A single figure is the whole answer: the number of lines in the entries that contain "fire".

** Opening DATA TO USE block **

<file path="config.mk">
export PLATFORM = sky130hd
export DESIGN_NAME = fsp_sequencer
export DESIGN_NICKNAME = d
export VERILOG_FILES = /design/src/fsp_sequencer.v
export VERILOG_INCLUDE_DIRS = /design/src
export SDC_FILE = /design/constraint.sdc
export NUM_CORES = 1
export LEC_CHECK = 0
export CORE_MARGIN = 2
export CORE_UTILIZATION = 35
export CTS_BUF_LIST = sky130_fd_sc_hd__clkbuf_8
export DETAILED_ROUTE_END_ITERATION = 12
export DONT_BUFFER_PORTS = 1
export RECOVER_POWER = 50
export SLEW_MARGIN = 20
export SYNTH_ARGS = -nofsm -noshare
export SYNTH_HDL_FRONTEND = slang
export SYNTH_SLANG_ARGS = --single-unit
export TNS_END_PERCENT = 5
</file>
<file path="constraint.sdc">
create_clock -name mclk -period 7.7 [get_ports mclk]
set_clock_uncertainty 0.2 [all_clocks]
set_input_delay 0 -clock mclk [delete_from_list [all_inputs] [get_ports mclk]]
set_output_delay 0 -clock mclk [all_outputs]
set_load 0.05 [all_outputs]
</file>
<file path="src/fsp_map.vh">
// Register map, field layout and timing constants of the flash self-programming sequencer
`ifndef FSP_MAP_VH
`define FSP_MAP_VH

// ****************************************
// Register byte offsets
// ****************************************
`define FSP_OFS_CONTROL   8'h00
`define FSP_OFS_POINTER   8'h04
`define FSP_OFS_DATA_LOW  8'h08
`define FSP_OFS_DATA_HIGH 8'h0C
`define FSP_OFS_STATUS    8'h10

// ****************************************
// Control register fields
// ****************************************
`define FSP_CMD_W         6
`define FSP_CMD_LOAD      6'h01
`define FSP_CMD_ERASE     6'h03
`define FSP_CMD_WRITE     6'h05
`define FSP_CMD_CLEAR     6'h11
`define FSP_CMD_NONE      6'h00
`define FSP_BIT_ARM       0
`define FSP_BIT_ERASE     1
`define FSP_BIT_WRITE     2
`define FSP_BIT_CLEAR     4

// ****************************************
// Pointer layout: bit 0 ignored, word in page, page index
// ****************************************
`define FSP_PTR_W         16
`define FSP_WORD_LSB      1
`define FSP_WORD_MSB      5
`define FSP_WORD_W        5
`define FSP_PAGE_LSB      6
`define FSP_PAGE_MSB      15
`define FSP_PAGE_W        10
`define FSP_PAGE_WORDS    32
`define FSP_ERASED_WORD   16'hFFFF

// ****************************************
// Timing
// ****************************************
`define FSP_ARM_CYCLES    3'h4
// Default operation times: 4 ms each at 250 MHz, already sized to the timer
`define FSP_ERASE_CYCLES  24'h0F_4240
`define FSP_WRITE_CYCLES  24'h0F_4240
`define FSP_TMR_W         24

`endif

</file>
<file path="src/fsp_sequencer.v">
// Flash page self-programming sequencer with an AHB-Lite register slave
`timescale 1ns/100ps
`include "fsp_map.vh"
// Function
// - Program flash only as whole pages from buffer
// - Buffer filled one word per store instruction
// - Buffer words loadable in any order
// - Erase command plus store within four cycles
// - Erase uses page index only
// - Core stalled during whole erase
// - Load command stores both data registers
// - Word field picks buffer location
// - Buffer cleared after write, clear bit, reset
// - EEPROM write discards loaded buffer data
// - Write command programs buffer to page
// - Core stalled during whole page write
// - Arm bit lasts four cycles, to a load store, or to operation end
// - Undefined command patterns have no effect
// - Clear bit discards buffer contents
// - EEPROM write blocks writes of all programming commands

module fsp_sequencer
#(
	parameter [`FSP_TMR_W-1:0] ERASE_CYCLES = `FSP_ERASE_CYCLES,
	parameter [`FSP_TMR_W-1:0] WRITE_CYCLES = `FSP_WRITE_CYCLES
)
(
	// Clock and reset
	input  wire        mclk,
	input  wire        rst_n,
	// AHB-Lite slave
	input  wire        hsel,
	input  wire [7:0]  haddr,
	input  wire [1:0]  htrans,
	input  wire        hwrite,
	input  wire [2:0]  hsize,
	input  wire [31:0] hwdata,
	input  wire        hready,
	output reg  [31:0] hrdata,
	output reg         hreadyout,
	output reg         hresp,
	// Core side
	input  wire        storeProgReq,
	output reg         coreStall,
	// EEPROM side
	input  wire        eepromBusy,
	input  wire        eepromWriteStart,
	// Flash array side
	output reg         flashEraseReq,
	output reg  [9:0]  flashPageAddr,
	output reg         flashWordWe,
	output reg  [4:0]  flashWordAddr,
	output reg  [15:0] flashWordData,
	output reg         flashBusy
);

	// ****************************************
	// Local state
	// ****************************************
	localparam [1:0] ST_IDLE  = 2'h0;
	localparam [1:0] ST_ERASE = 2'h1;
	localparam [1:0] ST_WRITE = 2'h2;

	reg  [1:0]              stateReg;
	reg  [`FSP_CMD_W-1:0]   cmdReg;
	reg  [2:0]              armCntReg;
	reg  [`FSP_PTR_W-1:0]   pointerReg;
	reg  [7:0]              dataLowReg;
	reg  [7:0]              dataHighReg;
	reg  [`FSP_TMR_W-1:0]   timerReg;
	reg  [`FSP_WORD_W:0]    streamIdxReg;
	reg  [15:0]             bufMem [0:`FSP_PAGE_WORDS-1];
	reg  [`FSP_PAGE_WORDS-1:0] bufValidReg;
	reg                     wrPendReg;
	reg  [7:0]              wrAddrReg;
	reg                     opDoneReg;

	wire                    addrPhase;
	wire                    ctrlWrite;
	wire [`FSP_CMD_W-1:0]   wrCmd;
	wire                    armed;
	wire                    fire;
	wire                    bufClear;
	wire [`FSP_WORD_W-1:0]  loadIdx;
	wire [`FSP_WORD_W-1:0]  streamIdx;

	// Buffer word as seen by the flash; unloaded words program as erased
	function [15:0] buf_word;
		input [`FSP_WORD_W-1:0] idx;
		input                   valid;
		input [15:0]            word;
		begin
			buf_word = valid ? word : `FSP_ERASED_WORD;
		end
	endfunction

	// Only the documented command patterns are accepted
	function cmd_legal;
		input [`FSP_CMD_W-1:0] cmd;
		begin
			cmd_legal = (cmd == `FSP_CMD_LOAD) || (cmd == `FSP_CMD_ERASE) ||
				(cmd == `FSP_CMD_WRITE) || (cmd == `FSP_CMD_CLEAR);
		end
	endfunction

	// ****************************************
	// Bus decode
	// ****************************************
	// Zero wait states, so the data phase always follows the address phase by one cycle
	assign addrPhase = hsel & htrans[1] & hready;
	assign wrCmd     = hwdata[`FSP_CMD_W-1:0];
	// Command writes are dropped while an EEPROM write runs or an operation is busy
	assign ctrlWrite = wrPendReg & (wrAddrReg == `FSP_OFS_CONTROL) & ~eepromBusy & (stateReg == ST_IDLE);
	assign armed     = (armCntReg != 3'h0);
	assign fire      = armed & storeProgReq & ~ctrlWrite & (stateReg == ST_IDLE);
	assign loadIdx   = pointerReg[`FSP_WORD_MSB:`FSP_WORD_LSB];
	assign streamIdx = streamIdxReg[`FSP_WORD_W-1:0];
	// Clear sources: clear command, EEPROM write mid-fill, end of page write
	assign bufClear  = (ctrlWrite & cmd_legal(wrCmd) & wrCmd[`FSP_BIT_CLEAR]) |
		eepromWriteStart |
		(opDoneReg & (stateReg == ST_WRITE));

	// ****************************************
	// AHB-Lite slave
	// ****************************************
	// Read data is prepared in the address phase so it stands in the data phase
	always @(posedge mclk)
	begin
		if (!rst_n)
		begin
			hrdata    <= 32'h0000_0000;
			hreadyout <= 1'b0;
			hresp     <= 1'b0;
			wrPendReg <= 1'b0;
			wrAddrReg <= 8'h00;
		end
		else
		begin
			hreadyout <= 1'b1;
			hresp     <= 1'b0;
			wrPendReg <= addrPhase & hwrite;
			wrAddrReg <= haddr;
			if (addrPhase & ~hwrite)
			begin
				case (haddr)
					`FSP_OFS_CONTROL:   hrdata <= {26'h0, cmdReg & {`FSP_CMD_W{armed | (stateReg != ST_IDLE)}}};
					`FSP_OFS_POINTER:   hrdata <= {16'h0000, pointerReg};
					`FSP_OFS_DATA_LOW:  hrdata <= {24'h00_0000, dataLowReg};
					`FSP_OFS_DATA_HIGH: hrdata <= {24'h00_0000, dataHighReg};
					`FSP_OFS_STATUS:    hrdata <= {29'h0, eepromBusy, armed, stateReg != ST_IDLE};
					default:            hrdata <= 32'h0000_0000; // Unmapped reads zero
				endcase
			end
		end
	end

	// ****************************************
	// Pointer and data registers
	// ****************************************
	always @(posedge mclk)
	begin
		if (!rst_n)
		begin
			pointerReg  <= 16'h0000;
			dataLowReg  <= 8'h00;
			dataHighReg <= 8'h00;
		end
		else if (wrPendReg)
		begin
			if (wrAddrReg == `FSP_OFS_POINTER)
				pointerReg <= hwdata[`FSP_PTR_W-1:0];
			if (wrAddrReg == `FSP_OFS_DATA_LOW)
				dataLowReg <= hwdata[7:0];
			if (wrAddrReg == `FSP_OFS_DATA_HIGH)
				dataHighReg <= hwdata[7:0];
		end
	end

	// ****************************************
	// Command arming window
	// ****************************************
	// The arm bit holds for four cycles, until a load store, or until an erase or write ends
	always @(posedge mclk)
	begin
		if (!rst_n)
		begin
			cmdReg    <= `FSP_CMD_NONE;
			armCntReg <= 3'h0;
		end
		else if (ctrlWrite & cmd_legal(wrCmd) & ~wrCmd[`FSP_BIT_CLEAR])
		begin
			cmdReg    <= wrCmd;
			armCntReg <= `FSP_ARM_CYCLES;
		end
		else if (ctrlWrite & cmd_legal(wrCmd))
			cmdReg <= `FSP_CMD_NONE; // Clear acts at once and arms nothing
		else if (fire)
			armCntReg <= 3'h0;
		else if (opDoneReg)
			cmdReg <= `FSP_CMD_NONE;
		else if (armed)
		begin
			armCntReg <= armCntReg - 3'h1;
			if (armCntReg == 3'h1)
				cmdReg <= `FSP_CMD_NONE; // Timeout
		end
		// Any other pattern leaves the sequencer untouched
	end

	// ****************************************
	// Temporary page buffer
	// ****************************************
	// Valid bits stand in for resetting the array to erased 16'hFFFF words; a load in the clear cycle still lands
	always @(posedge mclk)
	begin
		if (!rst_n)
			bufValidReg <= {`FSP_PAGE_WORDS{1'b0}};
		else
		begin
			if (bufClear)
				bufValidReg <= {`FSP_PAGE_WORDS{1'b0}};
			if (fire && (cmdReg == `FSP_CMD_LOAD))
				bufValidReg[loadIdx] <= 1'b1;
		end
	end

	// Word store; any location in any order, one word per store
	always @(posedge mclk)
	begin
		if (fire && (cmdReg == `FSP_CMD_LOAD))
			bufMem[loadIdx] <= {dataHighReg, dataLowReg};
	end

	// ****************************************
	// Erase and write sequencer
	// ****************************************
	// Stall rises the edge after the store and falls when the timer expires
	always @(posedge mclk)
	begin
		if (!rst_n)
		begin
			stateReg      <= ST_IDLE;
			timerReg      <= {`FSP_TMR_W{1'b0}};
			streamIdxReg  <= {(`FSP_WORD_W+1){1'b0}};
			coreStall     <= 1'b0;
			flashBusy     <= 1'b0;
			flashEraseReq <= 1'b0;
			flashPageAddr <= 10'h000;
			flashWordWe   <= 1'b0;
			flashWordAddr <= 5'h00;
			flashWordData <= 16'h0000;
			opDoneReg     <= 1'b0;
		end
		else
		begin
			flashEraseReq <= 1'b0;
			flashWordWe   <= 1'b0;
			opDoneReg     <= 1'b0;
			case (stateReg)
				ST_IDLE:
				begin
					if (fire && (cmdReg == `FSP_CMD_ERASE))
					begin
						stateReg      <= ST_ERASE;
						flashPageAddr <= pointerReg[`FSP_PAGE_MSB:`FSP_PAGE_LSB];
						flashEraseReq <= 1'b1;
						timerReg      <= ERASE_CYCLES;
						coreStall     <= 1'b1;
						flashBusy     <= 1'b1;
					end
					else if (fire && (cmdReg == `FSP_CMD_WRITE))
					begin
						stateReg      <= ST_WRITE;
						flashPageAddr <= pointerReg[`FSP_PAGE_MSB:`FSP_PAGE_LSB];
						streamIdxReg  <= {(`FSP_WORD_W+1){1'b0}};
						timerReg      <= WRITE_CYCLES;
						coreStall     <= 1'b1;
						flashBusy     <= 1'b1;
					end
				end
				ST_ERASE, ST_WRITE:
				begin
					// The whole page goes out from the buffer, never single words
					if ((stateReg == ST_WRITE) && !streamIdxReg[`FSP_WORD_W])
					begin
						flashWordWe   <= 1'b1;
						flashWordAddr <= streamIdx;
						flashWordData <= buf_word(streamIdx, bufValidReg[streamIdx], bufMem[streamIdx]);
						streamIdxReg  <= streamIdxReg + 6'h01;
					end
					if (timerReg <= 24'h00_0001)
					begin
						opDoneReg <= 1'b1;
						coreStall <= 1'b0;
						flashBusy <= 1'b0;
					end
					else
						timerReg <= timerReg - 24'h00_0001;
					if (opDoneReg)
						stateReg <= ST_IDLE;
				end
				default:
					stateReg <= ST_IDLE;
			endcase
		end
	end

endmodule // fsp_sequencer

</file>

** Closing DATA TO USE block **

### OUTPUT FOR THIS EXERCISE
7